El wokismo como caballo de Troya de las élites
Hay quien sostiene que el wokismo no es una deriva ideológica espontánea, sino una herramienta diseñada por las élites para reemplazar a las sociedades occidentales por otras más dóciles. El feminismo, la inmigración masiva y las políticas identitarias habrían sido inoculadas deliberadamente para desactivar el conflicto de clases y fragmentar a la izquierda tradicional. En esta lectura, la izquierda no se ha suicidado: la han asesinado con sustitución.

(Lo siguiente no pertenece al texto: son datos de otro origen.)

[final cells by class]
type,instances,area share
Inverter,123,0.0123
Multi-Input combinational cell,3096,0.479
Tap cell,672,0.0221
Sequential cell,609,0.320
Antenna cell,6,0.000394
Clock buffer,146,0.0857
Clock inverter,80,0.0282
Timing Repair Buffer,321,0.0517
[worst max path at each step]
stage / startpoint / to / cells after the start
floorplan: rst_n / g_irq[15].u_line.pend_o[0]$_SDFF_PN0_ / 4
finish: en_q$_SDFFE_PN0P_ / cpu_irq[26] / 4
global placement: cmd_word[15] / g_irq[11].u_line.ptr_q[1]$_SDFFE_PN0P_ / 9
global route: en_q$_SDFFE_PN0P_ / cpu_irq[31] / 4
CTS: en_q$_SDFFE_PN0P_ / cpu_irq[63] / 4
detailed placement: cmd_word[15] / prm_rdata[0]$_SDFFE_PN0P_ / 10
## src/rtl/supv_pkg.sv

```systemverilog
package supv_pkg;

  // Number of clock cycles in a span of microseconds
  function automatic int unsigned us_to_cycles(input int unsigned clk_hz,
                                               input int unsigned us);
    return (clk_hz / 1_000_000) * us;
  endfunction

  // Number of clock cycles in a span of nanoseconds, rounded up
  function automatic int unsigned ns_to_cycles(input int unsigned clk_hz,
                                               input int unsigned ns);
    int unsigned raw;
    raw = (clk_hz / 1_000_000) * ns;
    return (raw + 999) / 1000;
  endfunction

endpackage

```

## src/rtl/supv_sync2.sv

```systemverilog
module supv_sync2 #(
  parameter bit RST_VAL = 1'b1
) (
  input  logic clk,
  input  logic rst_n,
  input  logic async_i,
  output logic sync_o
);

  logic meta_q;
  logic stable_q;

  always_ff @(posedge clk or negedge rst_n) begin
    if (!rst_n) begin
      meta_q   <= RST_VAL;
      stable_q <= RST_VAL;
    end else begin
      meta_q   <= async_i;
      stable_q <= meta_q;
    end
  end

  assign sync_o = stable_q;

endmodule

```

## src/rtl/supv_mr_qual.sv

```systemverilog
module supv_mr_qual #(
  parameter int unsigned QUAL_CYC = 38
) (
  input  logic clk,
  input  logic rst_n,
  input  logic mr_n_sync_i,
  output logic mr_act_o
);

  localparam int unsigned CW = (QUAL_CYC < 2) ? 1 : $clog2(QUAL_CYC);
  localparam logic [CW-1:0] LAST = CW'(QUAL_CYC - 1);

  logic [CW-1:0] run_q, run_d;
  logic          act_q, act_d;
  logic          run_en;

  // Count consecutive low samples; the count stops at the qualifying value
  always_comb begin
    run_d  = run_q;
    act_d  = act_q;
    run_en = 1'b0;
    if (mr_n_sync_i) begin
      run_d  = '0;
      act_d  = 1'b0;
      run_en = 1'b1;
    end else if (!act_q) begin
      if (run_q == LAST) begin
        act_d = 1'b1;
      end else begin
        run_d  = run_q + 1'b1;
        run_en = 1'b1;
      end
    end
  end

  always_ff @(posedge clk or negedge rst_n) begin
    if (!rst_n) begin
      run_q <= '0;
      act_q <= 1'b0;
    end else begin
      if (run_en) run_q <= run_d;
      act_q <= act_d;
    end
  end

  assign mr_act_o = act_q;

endmodule

```

## src/rtl/supv_hold_timer.sv

```systemverilog
module supv_hold_timer #(
  parameter int unsigned HOLD_CYC = 50_000_000
) (
  input  logic clk,
  input  logic rst_n,
  input  logic clear_i,
  output logic done_o,
  output logic busy_o
);

  localparam int unsigned CW = (HOLD_CYC < 2) ? 1 : $clog2(HOLD_CYC);
  localparam logic [CW-1:0] LAST = CW'(HOLD_CYC - 1);

  logic [CW-1:0] cnt_q, cnt_d;
  logic          done_q, done_d;
  logic          cnt_en;

  always_comb begin
    cnt_d  = cnt_q;
    done_d = done_q;
    cnt_en = 1'b0;
    if (clear_i) begin
      cnt_d  = '0;
      done_d = 1'b0;
      cnt_en = 1'b1;
    end else if (!done_q) begin
      if (cnt_q == LAST) begin
        done_d = 1'b1;
      end else begin
        cnt_d  = cnt_q + 1'b1;
        cnt_en = 1'b1;
      end
    end
  end

  always_ff @(posedge clk or negedge rst_n) begin
    if (!rst_n) begin
      cnt_q  <= '0;
      done_q <= 1'b0;
    end else begin
      if (cnt_en) cnt_q <= cnt_d;
      done_q <= done_d;
    end
  end

  assign done_o = done_q;
  assign busy_o = (cnt_q != '0) && !done_q;

endmodule

```

## src/rtl/supv_reset_gen.sv

```systemverilog
module supv_reset_gen
  import supv_pkg::*;
#(
  parameter int unsigned CLK_HZ       = 250_000_000,
  parameter int unsigned HOLD_US      = 200_000,
  parameter int unsigned MIN_PULSE_NS = 150
) (
  input  logic clk,
  input  logic rst_n,
  input  logic supply_ok_i,
  input  logic man_rst_n_i,
  output logic sys_rst_n_o,
  output logic hold_busy_o
);

  localparam int unsigned HOLD_CYC = us_to_cycles(CLK_HZ, HOLD_US);
  localparam int unsigned QUAL_CYC = ns_to_cycles(CLK_HZ, MIN_PULSE_NS);

  logic mr_n_sync;
  logic mr_act;
  logic cause;
  logic hold_done;
  logic out_q, out_d;

  supv_sync2 #(.RST_VAL(1'b1)) u_mr_sync (
    .clk     (clk),
    .rst_n   (rst_n),
    .async_i (man_rst_n_i),
    .sync_o  (mr_n_sync)
  );

  supv_mr_qual #(.QUAL_CYC(QUAL_CYC)) u_mr_qual (
    .clk         (clk),
    .rst_n       (rst_n),
    .mr_n_sync_i (mr_n_sync),
    .mr_act_o    (mr_act)
  );

  assign cause = !supply_ok_i || mr_act;

  supv_hold_timer #(.HOLD_CYC(HOLD_CYC)) u_timer (
    .clk     (clk),
    .rst_n   (rst_n),
    .clear_i (cause),
    .done_o  (hold_done),
    .busy_o  (hold_busy_o)
  );

  always_comb begin
    out_d = !cause && hold_done;
  end

  always_ff @(posedge clk or negedge rst_n) begin
    if (!rst_n) out_q <= 1'b0;
    else        out_q <= out_d;
  end

  assign sys_rst_n_o = out_q;

endmodule

```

Corrupción compartida o farsa generalizada
Otra corriente sostiene que no hay conspiración, sino simple decadencia. Ambos lados del espectro político estarían capturados por la corrupción y el clientelismo. La izquierda actual sería la misma de siempre, según algunos: usar a los desesperados para alcanzar el poder, pero ahora los desesperados no son obreros sino colectivos emocionales. El eurocomunismo habría sido el primer paso hacia la parodia actual.
El dato que descoloca
Quienes defienden la tesis conspirativa señalan que la izquierda fue sustituida por el wokismo hace aproximadamente una década. Mientras, partidos que se dicen de izquierdas gobiernan con políticas que penalizan la generación de riqueza y limitan libertades, todo ello con un discurso que sus propios votantes empiezan a rechazar. La pregunta que nadie contesta: si la izquierda agoniza, ¿qué viene después?